This design comes from an exercise in tuning for small area on the open sky130 flow, not from production work.
The RTL was checked by simulation tests, not by an equivalence proof against the original design.

[flow/design.v]
`default_nettype none
package turbo_pkg;
    localparam int SOFT_W    = 4;
    localparam int LLR_W     = 10;
    localparam int INFO_LEN  = 5;
    localparam int BLOCK_LEN = 7;
    localparam logic [3*INFO_LEN-1:0] PERM     = {3'd3, 3'd1, 3'd2, 3'd4, 3'd0};
    localparam logic [3*INFO_LEN-1:0] PERM_INV = {3'd1, 3'd4, 3'd2, 3'd3, 3'd0};
endpackage
`default_nettype wire
`default_nettype none
`timescale 1ns/10ps
module soft_input_loader (
    input  wire          clk_p_i,
    input  wire          reset_n_i,
    input  wire          start_i,
    input  wire [20:0]   data_i,
    output wire          early_o,
    output wire          block_ready_o,
    output logic [19:0]  sys04_o,
    output logic [7:0]   sys56_o,
    output logic [27:0]  par1_o,
    output logic [27:0]  par2_o
);
    logic [2:0]  cnt;
    always_ff @(posedge clk_p_i or negedge reset_n_i) begin
        if (!reset_n_i) begin
            cnt <= 3'd0;
        end else begin
            case (cnt)
                3'd0, 3'd5: cnt <= start_i ? 3'd1 : 3'd0;
                3'd1:       cnt <= 3'd2;
                3'd2:       cnt <= 3'd3;
                3'd3:       cnt <= 3'd4;
                3'd4:       cnt <= 3'd5;
                default:    cnt <= 3'd0;
            endcase
        end
    end
    assign early_o       = (cnt == 3'd3);
    assign block_ready_o = (cnt == 3'd5);
    wire   park          = (cnt == 3'd3) | (cnt == 3'd4);
    wire [8:0] a_in = {data_i[20:19], data_i[6:0]};
    wire [2:0] b_in = data_i[18:16];
    wire [8:0] e_in = {data_i[15:14], data_i[13:7]};
    logic [8:0]  a0, a1, a2;
    logic [2:0]  b0, b1, b2, b3, b4;
    logic [8:0]  e0, e1, e2;
    always_ff @(posedge clk_p_i) begin
        a0 <= a_in;
        a1 <= a0;
        a2 <= a1;
        b0 <= b_in;
        b1 <= b0;
        b2 <= b1;
        b3 <= b2;
        b4 <= b3;
        e0 <= park ? a2 : e_in;
        e1 <= e0;
        e2 <= e1;
    end
    wire [8:0] ap3 = a1, ap2 = a2, ap1 = e0, ap0 = e1;
    wire [2:0] bp3 = b1, bp2 = b2, bp1 = b3, bp0 = b4;
    wire [8:0] ep3 = e_in, ep2 = e0, ep1 = e1, ep0 = e2;
    always_comb begin
        for (int p = 0; p < 2; p++) begin
            sys04_o[(4-p)*4 +: 4] = {ap3[8-p], ap2[8-p], ap1[8-p], ap0[8-p]};
            sys56_o[(1-p)*4 +: 4] = {ep3[8-p], ep2[8-p], ep1[8-p], ep0[8-p]};
        end
        for (int p = 2; p < 5; p++)
            sys04_o[(4-p)*4 +: 4] = {bp3[4-p], bp2[4-p], bp1[4-p], bp0[4-p]};
        for (int p = 0; p < 7; p++) begin
            par2_o[(6-p)*4 +: 4] = {ap3[6-p], ap2[6-p], ap1[6-p], ap0[6-p]};
            par1_o[(6-p)*4 +: 4] = {ep3[6-p], ep2[6-p], ep1[6-p], ep0[6-p]};
        end
    end
endmodule
`default_nettype wire
`default_nettype none
`timescale 1ns/10ps
module extrinsic_unit (
    input  wire [9:0] llr_i,
    input  wire [9:0] apri_n_i,
    input  wire [3:0] sys_i,
    output wire [9:0] ext_o
);
    wire [10:0] a = {llr_i[9], llr_i};
    wire [10:0] b = {apri_n_i[9], apri_n_i};
    wire [11:0] c;
    wire [10:0] d;
    assign c[0] = 1'b1;
    for (genvar i = 0; i < 11; i++) begin : g_sub1
        assign d[i]   = a[i] ^ b[i] ^ c[i];
        assign c[i+1] = (a[i] & b[i]) | (a[i] & c[i]) | (b[i] & c[i]);
    end
    wire       ov1 = d[10] ^ d[9];
    wire [9:0] xn  = {~d[10], ov1 ? {9{d[10]}} : ~d[8:0]};
    wire [9:0]  p = {xn[9], xn[9:1]};
    wire [9:0]  q = {{6{sys_i[3]}}, sys_i};
    wire [10:0] e;
    wire [9:0]  t;
    assign e[0] = 1'b0;
    for (genvar i = 0; i < 10; i++) begin : g_add2
        assign t[i]   = p[i] ^ q[i] ^ e[i];
        assign e[i+1] = (p[i] & q[i]) | (p[i] & e[i]) | (q[i] & e[i]);
    end
    wire ov2 = t[9] ^ t[8];
    assign ext_o = ov2 ? {~t[9], {9{t[9]}}} : ~{t[8:0], xn[0]};
endmodule
`default_nettype wire
`default_nettype none
`timescale 1ns/10ps
module turbo_iter_ctrl #(
    parameter int MAX_ITER = 16
) (
    input  wire          clk_p_i,
    input  wire          reset_n_i,
    input  wire          early_i,
    input  wire          block_ready_i,
    input  wire [19:0]   sys04_i,
    input  wire [7:0]    sys56_i,
    input  wire [27:0]   par1_i,
    input  wire [27:0]   par2_i,
    input  wire          siso_done_i,
    input  wire [69:0]   siso_llr_i,
    output wire          siso_start_o,
    output wire [125:0]  siso_req_o,
    output wire          done_o,
    output logic [4:0]   data_o
);
    localparam logic [2:0] S_RST  = 3'b000;  
    localparam logic [2:0] S_IDLE = 3'b001;
    localparam logic [2:0] S_DONE = 3'b010;  
    localparam logic [2:0] S_FIN  = 3'b011;
    localparam logic [2:0] S_D1S  = 3'b100;  
    localparam logic [2:0] S_D1   = 3'b101;
    localparam logic [2:0] S_D2S  = 3'b110;  
    localparam logic [2:0] S_D2   = 3'b111;
    logic [2:0]  state;
    logic [3:0]  iter_cnt;
    logic [27:0] sys_q, par1_q, par2_q;
    logic [49:0] apri_q;
    logic [49:0] apri;
    logic        apri_zero;
    logic        dec_q;
    wire h1    = state[2] & ~state[1];
    wire d2    = state[2] &  state[1];
    wire valid = (state != S_RST);
    assign apri = apri_q & {50{~apri_zero}};
    wire [49:0] apri_n = ~apri;
    wire idle  = ~state[2] & ~(state[1] & state[0]);
    wire take  = idle & block_ready_i;
    assign siso_start_o = state[2] & ~state[0];
    assign done_o       = (state == S_DONE);
    logic [27:0] sys_sel;
    always_comb begin
        sys_sel = '0;
        for (int j = 0; j < 5; j++) begin
            sys_sel[(6-j)*4 +: 4] = h1 ? sys_q[(6-j)*4 +: 4]
                                       : sys_q[(6-int'(turbo_pkg::PERM[3*j +: 3]))*4 +: 4];
        end
        sys_sel[7:0] = h1 ? sys_q[7:0] : 8'd0;
    end
    wire [27:0] sys_out = sys_sel & {28{valid}};
    assign siso_req_o = {sys_out,
                         (h1 ? par1_q : par2_q) & {28{valid}},
                         apri, 20'd0};
    logic [49:0] ext;
    for (genvar i = 0; i < 5; i++) begin : g_ext
        extrinsic_unit u_ext (
            .llr_i  (siso_llr_i[(6-i)*10 +: 10]),
            .apri_n_i (apri_n[(4-i)*10 +: 10]),
            .sys_i  (sys_out[(6-i)*4 +: 4]),
            .ext_o  (ext[(4-i)*10 +: 10])
        );
    end
    logic [49:0] ext_int, ext_nat;
    logic [4:0]  dec2;
    logic        same;
    always_comb begin
        same = 1'b1;
        for (int j = 0; j < 5; j++) begin
            ext_int[(4-j)*10 +: 10] = ext[(4-int'(turbo_pkg::PERM[3*j +: 3]))*10 +: 10];
            ext_nat[(4-j)*10 +: 10] = ext[(4-int'(turbo_pkg::PERM_INV[3*j +: 3]))*10 +: 10];
            dec2[4-j] = ~ext[(4-int'(turbo_pkg::PERM_INV[3*j +: 3]))*10 + 9];
            if (ext[(4-j)*10 + 9] != apri[(4-j)*10 + 9]) same = 1'b0;
        end
    end
    wire stop = same | (iter_cnt == 4'(MAX_ITER-1));
    wire fin_next = idle | (state == S_FIN) | (d2 & siso_done_i & stop);
    wire take_early = early_i & fin_next;
    always_ff @(posedge clk_p_i) begin
        if (take) begin
            sys_q[27:8] <= sys04_i;
            par2_q      <= par2_i;
        end
        if (take_early) begin
            sys_q[7:0]  <= sys56_i;
            par1_q      <= par1_i;
        end
    end
    always_ff @(posedge clk_p_i) begin
        dec_q <= dec2[4];
    end
    always_ff @(posedge clk_p_i) begin
        if (take)
            iter_cnt <= '0;
        else if (d2 & siso_done_i)
            iter_cnt <= stop ? dec2[3:0] : iter_cnt + 1'b1;
    end
    wire ld_int = siso_done_i & h1;
    wire ld_nat = siso_done_i & d2 & ~stop;
    always_ff @(posedge clk_p_i) begin
        apri_q <= ({50{ld_int}} & ext_int) | ({50{ld_nat}} & ext_nat)
                | ({50{~(ld_int | ld_nat)}} & apri_q);
    end
    always_ff @(posedge clk_p_i or negedge reset_n_i) begin
        if (!reset_n_i)
            apri_zero <= 1'b1;
        else if (take)
            apri_zero <= 1'b1;
        else if (h1 & siso_done_i)
            apri_zero <= 1'b0;
    end
    always_ff @(posedge clk_p_i or negedge reset_n_i) begin
        if (!reset_n_i) begin
            state  <= S_RST;
            data_o <= '0;
        end else begin
            case (state)
                S_RST, S_IDLE, S_DONE: begin
                    if (block_ready_i) begin
                        state <= S_D1S;
                    end else if (state == S_DONE) begin
                        state <= S_IDLE;
                    end
                end
                S_D1S, S_D1: begin
                    if (siso_done_i) begin
                        state <= S_D2S;
                    end else begin
                        state <= S_D1;
                    end
                end
                S_D2S, S_D2: begin
                    if (siso_done_i) begin
                        if (stop) begin
                            state <= S_FIN;
                        end else begin
                            state <= S_D1S;
                        end
                    end else begin
                        state <= S_D2;
                    end
                end
                default: begin  
                    data_o <= {dec_q, iter_cnt};
                    state  <= S_DONE;
                end
            endcase
        end
    end
endmodule
`default_nettype wire
`default_nettype none
`timescale 1ns/10ps
module turbo_decoder_top #(
    parameter int MAX_ITER = 16
) (
    input  wire          clk_p_i,
    input  wire          reset_n_i,
    input  wire          start_i,
    input  wire [20:0]   data_i,
    input  wire          siso_done_i,
    input  wire [69:0]   siso_llr_i,
    output wire          siso_start_o,
    output wire [125:0]  siso_req_o,
    output wire          done_o,
    output wire [4:0]    data_o
);
    logic        block_ready;
    logic        early;
    logic [19:0] sys04_vec;
    logic [7:0]  sys56_vec;
    logic [27:0] par1_vec;
    logic [27:0] par2_vec;
    soft_input_loader u_loader (
        .clk_p_i       (clk_p_i),
        .reset_n_i     (reset_n_i),
        .start_i       (start_i),
        .data_i        (data_i),
        .early_o       (early),
        .block_ready_o (block_ready),
        .sys04_o       (sys04_vec),
        .sys56_o       (sys56_vec),
        .par1_o        (par1_vec),
        .par2_o        (par2_vec)
    );
    turbo_iter_ctrl #(
        .MAX_ITER (MAX_ITER)
    ) u_ctrl (
        .clk_p_i       (clk_p_i),
        .reset_n_i     (reset_n_i),
        .early_i       (early),
        .block_ready_i (block_ready),
        .sys04_i       (sys04_vec),
        .sys56_i       (sys56_vec),
        .par1_i        (par1_vec),
        .par2_i        (par2_vec),
        .siso_done_i   (siso_done_i),
        .siso_llr_i    (siso_llr_i),
        .siso_start_o  (siso_start_o),
        .siso_req_o    (siso_req_o),
        .done_o        (done_o),
        .data_o        (data_o)
    );
endmodule
`default_nettype wire
[flow/flow/run.sh]
#!/bin/bash
# The standard layout (standard.sh) with these changes:
#  - synthesis maps with an area-oriented ABC script (flow/abc_area.script)
#  - port buffers use the smallest buffer cell
#  - the constant outputs share one tie cell
#  - floorplan removes synthesis buffers instead of repairing timing before
#    placement (timing is repaired after placement, CTS and global routing)
#  - clock tree: clkbuf_8 only, clusters of up to 16 sinks, no dummy loads
set -e
rm -rf scripts_mod
cp -r "$FLOW_HOME/scripts" scripts_mod
cp flow/abc_area.script scripts_mod/abc_area.script
export SCRIPTS_DIR="$PWD/scripts_mod"
export BUFFER_PORTS_ARGS="-buffer_cell sky130_fd_sc_hd__buf_1"
export SKIP_REPAIR_TIE_FANOUT=1
export REMOVE_ABC_BUFFERS=1
export CTS_ARGS="-sink_clustering_enable -repair_clock_nets -dont_use_dummy_load -buf_list sky130_fd_sc_hd__clkbuf_8 -sink_clustering_size 16 -sink_clustering_max_diameter 80"
bash standard.sh > standard_run.log 2>&1
[flow/flow/abc_area.script]
strash
dch -f
amap
strash
dch -f
amap
strash
dch -f
amap
topo
[flow/standard.sh]
#!/bin/bash
# synth_recipe.tcl (not shown) runs the flow's synth.tcl, then flattens the netlist and writes it again
# the make line also repeats each setting of config.mk as NAME=value (left out here)
make -C /OpenROAD-flow-scripts/flow DESIGN_CONFIG=/design/flow/config.mk WORK_HOME=/design/flow/orfs CLKGATE_MAP_FILE= SYNTH_SCRIPT=/design/flow/synth_recipe.tcl "${@:-finish}"
[flow/config.mk]
export PLATFORM = sky130hd
export DESIGN_NAME = turbo_decoder_top
export DESIGN_NICKNAME = turbo_decoder_top
export VERILOG_FILES = /design/flow/design.v
export SDC_FILE = /design/flow/constraint.sdc
export NUM_CORES = 4
export LEC_CHECK = 0
export ABC_AREA = 1
export CAP_MARGIN = 0
export CORE_MARGIN = 2
export CORE_UTILIZATION = 75
export PLACE_DENSITY = 0.85
export SLEW_MARGIN = 0
[flow/constraint.sdc]
create_clock -name core_clock -period 12.0 [get_ports {clk_p_i}]
set_input_delay 2.4000 -clock core_clock [delete_from_list [all_inputs] [get_ports {clk_p_i}]]
set_output_delay 2.4000 -clock core_clock [all_outputs]
set_load 0.01 [all_outputs]
==> impl_metrics.json, run 1 <==
{
  "die_area_um2": 14500,
  "fmax_mhz": 86.4,
  "grt_pass1_vias": 7674,
  "antenna_found_initial": 0,
  "critical_path_arrival_ns": 11.78,
  "crit_path_frequent_cell": "fa_1",
  "num_rows": 42,
  "dp_cells": 1294,
  "area_delta_synth_final_pct": 13.5,
  "place_congestion": 0.915,
  "dpl_worst_slack_ns": -0.202,
  "grt_pass1_wl_um": 36800,
  "grt_use_total_pct": 32.4,
  "status": "finished clean",
  "layoutNonFillerInstCount": 1317,
  "wl_um": 23300,
  "crit_fanout": 9,
  "fin_crit_ns": 11.57,
  "cts-root-buf": "clkbuf_8",
  "port_buffers": 187,
  "synth_warnings": 2,
  "layout-drive-gt1-share_pct": 5.35,
  "yosysSeqAreaShare_pct": 52.1,
  "post_cts_hold_buffer_count": 0,
  "gr-total-overflow": 0,
  "maxCapViolCount": 0,
  "fin_nets": 1340,
  "numClockSinks": 220,
  "syn_avg_cell_area_um2": 11.0,
  "synth_area_um2": 10200,
  "slowest_delay_ns": 0.55,
  "ioPinCount": 228,
  "tritoncts": "built",
  "cp_slowest_cell": "fa_1",
  "finalHoldViolations": 0,
  "ctsHtreeMaxLevel": 1,
  "critPathKind": "primary input to register",
  "die_width_um": 121,
  "synth_seq_cells": 220,
  "skew_ns": 0.0339,
  "layout_commonest_cell": "buf_1",
  "final_cell_mix": "buf_1, clkinv_1, dfxtp_1",
  "post_drt_wl_per_cell_um": 17.7,
  "post-route-drc-count": 0,
  "crit_path_end_kind": "register",
  "clk_pin_slew_worst_paths_ns": 0.10,
  "viasPerCell": 5.81,
  "layout_setup_ws_ns": 0.429,
  "clockBufferDepth": 3,
  "relSlewSlack_pct": 17.0,
  "cts-buffers-inserted": 17,
  "synthesis.instances": 925,
  "core_area_um2": 13200,
  "fp.dieH_um": 121,
  "clk_latency_ns": 0.50,
  "setup_viol": 0,
  "postRouteAntennaNets": 0,
  "crit_path_start_kind": "primary input",
  "period_share_pct": 96.4,
  "hpwl_um": 16600,
  "min_path_type": "register to register",
  "required_ns": 12.21,
  "vias": 7648,
  "synth_cell_types": 28,
  "initial_utilization_pct": 76.9,
  "slew_violations": 0,
  "tightest_slew_ns": 1.25,
  "drtIter0Drc": 644,
  "grt_max_degree": 53,
  "n_antenna_cell": 0,
  "dr.pass1.iters": 7
}
-- worst paths after layout --
kind,startpoint,endpoint,slack [ns],depth (start not counted)
max reg2reg,u_ctrl.apri_zero$_DFFE_PN1P_,u_ctrl.par1_q[12]$_DFFE_PP_,1.65,39
max,siso_llr_i[50],u_ctrl.par1_q[12]$_DFFE_PP_,0.43,40
min,u_loader.a0[8]$_DFF_P_,u_loader.a1[8]$_DFF_P_,0.31,0
max in group asynchronous,reset_n_i,u_loader.cnt[1]$_DFF_PN0_,9.67,1
min in group asynchronous,reset_n_i,u_ctrl.state[2]$_DFFE_PN0P_,1.89,1
min reg2reg,u_loader.a0[8]$_DFF_P_,u_loader.a1[8]$_DFF_P_,0.31,0
-- kinds of logic after synthesis --
family	Yosys count	synth area share, %
DFF	220	52.1
and+or+nand+nor	233	9.10
buffers and inverters	166	6.86
other	1	0.0368
AOI/OAI and AO/OA	203	13.1
adders and majority gates	102	18.8
-- critical path, delay by kind of cell --
family	cells	cell delay (ns)
AOI/OAI and AO/OA	6	1.16
buffers and inverters	11	1.07
and+or+nand+nor	3	0.37
adders and majority gates	20	6.72
-- routing by layer --
metal / share of wire (%) / vias up / GRT usage (%)
li1: - / 3510 / -
met1: 38 / 3688 / 41.3
met2: 51 / 386 / 56.1
met3: 8.0 / 64 / 5.85
met4: 3.2 / 0 / 11.6
met5: 0 / - / 0
-- per-stage QoR --
step	util [%]	cell area [µm²]	hold slack (ns)	setup TNS, ns
4_1_cts	86.3	11400	0.318	0
3_5_place_dp	84.6	11200	0.313	-12.34
3_3_place_gp	84.6	11200	0.310	-1.87
5_1_grt	87.3	11600	0.323	-0.715
6_report	87.3	11600	0.312	0
2_1_floorplan	-	10000	0.310	-151.66
-- timing repair --
item,CTS,global route
setup buffers,0,3
endpoints found under the setup margin,0,86
gates resized for setup,0,15
-- sequential cells by signal, indices dropped and copies added (netlist names), 28 cells and up --
name           cells
u_ctrl.par2_q     28
u_ctrl.apri_q     50
u_ctrl.par1_q     28
u_ctrl.sys_q      28
-- Yosys cell counts --
| cell type | instances | share of area (%) |
|---|---|---|
| a2111oi_0 | 1 | 0.086 |
| a211oi_1 | 2 | 0.15 |
| a21oi_1 | 23 | 1.1 |
| a221oi_1 | 3 | 0.26 |
| a222oi_1 | 2 | 0.20 |
| a31oi_1 | 2 | 0.12 |
| buf_4 | 20 | 1.5 |
| clkinv_1 | 146 | 5.4 |
| conb_1 | 1 | 0.037 |
| dfrtp_1 | 11 | 2.7 |
| dfstp_2 | 1 | 0.26 |
| dfxtp_1 | 124 | 24 |
| edfxtp_1 | 84 | 25 |
| fa_1 | 85 | 17 |
| ha_1 | 17 | 2.1 |
| nand2_1 | 88 | 3.2 |
| nor2_1 | 123 | 4.5 |
| nor2b_1 | 15 | 0.92 |
| nor3_1 | 2 | 0.098 |
| nor4_1 | 1 | 0.061 |
| o21ai_0 | 70 | 3.4 |
| o221ai_1 | 11 | 0.95 |
| o22a_1 | 48 | 4.1 |
| o22ai_1 | 35 | 2.2 |
| o31ai_1 | 4 | 0.29 |
| o32a_1 | 2 | 0.20 |
| or2_0 | 3 | 0.18 |
| or3_1 | 1 | 0.061 |
-- cell type report --
cell class / instances / area [µm²]
Multi-Input combinational cell: 539 / 4220
Fill cell: 685 / 1690
Inverter: 146 / 548
Sequential cell: 220 / 5310
Timing Repair Buffer: 219 / 1020
Tap cell: 176 / 220
Clock buffer: 17 / 234
==> run 2: changes to the inputs <==
==> flow/flow/abc_area.script (replaced) <==
strash
dc2
dch -f
amap -m
strash
dc2
dch -f
amap -m
strash
dc2
dch -f
amap -m
topo
==> run 2 against run 1 <==
Still clean. Core utilization is 1.4 points lower. First-iteration DRC count fell by 12%. Flip-flop and latch count is the same. Maximum frequency up 0.84%. Worst hold slack better by 0.024 ns. Clock skew is 0.014 ns higher. Highest routed layer unchanged.
==> impl_metrics.json, run 2 <==
{
  "top_layer": "met4",
  "slew_violations": 0,
  "numClockSinks": 220,
  "syn_avg_cell_area_um2": 11.2,
  "crit_path_end_kind": "register",
  "grt_max_degree": 44,
  "die_area_um2": 14600,
  "antenna_found_initial": 0,
  "reg2reg_slack_ns": 1.67,
  "dr.pass1.iters": 5,
  "grt_use_total_pct": 32.2,
  "cts_setup_buffers": 0,
  "drtIter0Drc": 565,
  "dp_cells": 1275,
  "synth_top_flop_cell": "dfxtp_1",
  "synth_warnings": 2,
  "final_cell_mix": "buf_1, clkinv_1, dfxtp_1",
  "synth_area_um2": 10300,
  "area_delta_synth_final_pct": 11.2,
  "status": "finished clean",
  "slowest_delay_ns": 0.54,
  "n_antenna_cell": 0,
  "wl_met1_um": 8330,
  "synth_area_leaders": "edfxtp_1, dfxtp_1, fa_1",
  "clockBufferDepth": 3,
  "clk_latency_ns": 0.51,
  "synthesis.instances": 917,
  "maxCapViolCount": 0,
  "synth_commonest_cells": "clkinv_1, dfxtp_1, nand2_1, nor2_1, fa_1",
  "skew_ns": 0.0478,
  "critPathTopFamily": "adder cells",
  "ctsHtreeMaxLevel": 1,
  "synth_top_area_share_pct": 24.6,
  "cts-buffers-inserted": 17,
  "grt_pass1_vias": 7696,
  "crit_path_frequent_cell": "fa_1",
  "cts-root-buf": "clkbuf_8",
  "viasPerCell": 5.82,
  "period_share_pct": 95.6,
  "grt_pass1_wl_um": 36800,
  "synthMostInstantiatedCell": "clkinv_1",
  "fin_nets": 1315,
  "tritoncts": "built",
  "synth.largest_area_cell": "edfxtp_1",
  "post_drt_wl_per_cell_um": 17.8,
  "layout_commonest_cell": "buf_1",
  "critPathBufInv": 9,
  "port_buffers": 187,
  "synth_seq_cells": 220,
  "crit_start": "siso_llr_i[50]",
  "crit_path_start_kind": "primary input",
  "post-route-drc-count": 0,
  "yosysSeqAreaShare_pct": 51.7,
  "r2r_cells": 36,
  "ctsResizeCount": 0,
  "dr_wl_met3_um": 1910,
  "worstSetupEndpoint": "u_ctrl.par1_q[16]$_DFFE_PP_",
  "largest-register": "u_ctrl.apri_q",
  "synth_edf_count": 84,
  "r2r_start": "u_ctrl.apri_zero$_DFFE_PN1P_",
  "critical_path_arrival_ns": 11.64,
  "finalHoldViolations": 0,
  "fin_crit_ns": 11.47,
  "tightest_slew_ns": 1.08,
  "required_ns": 12.16,
  "met2_length_um": 11900,
  "initial_utilization_pct": 77.2,
  "fp.dieH_um": 121,
  "post_cts_hold_buffer_count": 0,
  "layout-drive-gt1-share_pct": 3.23,
  "gr-total-overflow": 0,
  "clk_pin_slew_worst_paths_ns": 0.09,
  "setup_viol": 0,
  "cp_slowest_cell": "fa_1",
  "num_rows": 42,
  "hpwl_um": 16700,
  "path_depth": 37,
  "fmax_mhz": 87.1,
  "largest_reg_flops": 50,
  "vias": 7522,
  "critPathKind": "primary input to register",
  "min_path_type": "register to register",
  "die_width_um": 121,
  "core_area_um2": 13300,
  "crit_fanout": 36,
  "ioPinCount": 228,
  "postRouteAntennaNets": 0,
  "wl_um": 23000,
  "async_flop_share_pct": 5.45,
  "grt_setup_unrepaired": "no",
  "relSlewSlack_pct": 28.0,
  "place_congestion": 0.935,
  "layoutNonFillerInstCount": 1292,
  "synth_cell_types": 29,
  "timing.rr.end": "u_ctrl.par1_q[16]$_DFFE_PP_"
}
[run 2: cell count changes after synthesis, sizes merged, moves of 3 or more]
cell	before	now
clkinv	146	165
or2	3	0
nor2b	15	10
o22ai	35	24
o22a	48	27
o221a	0	33
nor2	123	96
nor3	2	6
nand2	88	98
a22o	0	9
a21oi	23	9
[run 2: final cells by class]
| type | instances | area (µm²) |
|---|---|---|
| Fill cell | 770 | 1880 |
| Sequential cell | 220 | 5310 |
| Clock buffer | 17 | 234 |
| Tap cell | 176 | 220 |
| Multi-Input combinational cell | 512 | 4210 |
| Timing Repair Buffer | 202 | 827 |
| Inverter | 165 | 619 |
[run 2: worst register-to-register path, delay by kind of cell (launching register included)]
family | cells | cell delay [ns]
fa+ha+maj | 19 | 6.81
simple gates | 8 | 1.27
buf+inv | 7 | 0.83
flops | 1 | 0.59
compound gates | 2 | 0.47
[run 2: cell families after synthesis]
group	after synthesis	share of synthesized area [%]
buf+inv	185	7.50
compound gates	194	13.7
fa+ha+maj	102	18.7
other cells	1	0.0365
flops	220	51.7
mux	2	0.219
simple gates	213	8.18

▶ _Task instructions_
Filter the listing above by the word "genvar"; copy each line that passes.

▶ _Task solution_
    for (genvar i = 0; i < 11; i++) begin : g_sub1
    for (genvar i = 0; i < 10; i++) begin : g_add2
    for (genvar i = 0; i < 5; i++) begin : g_ext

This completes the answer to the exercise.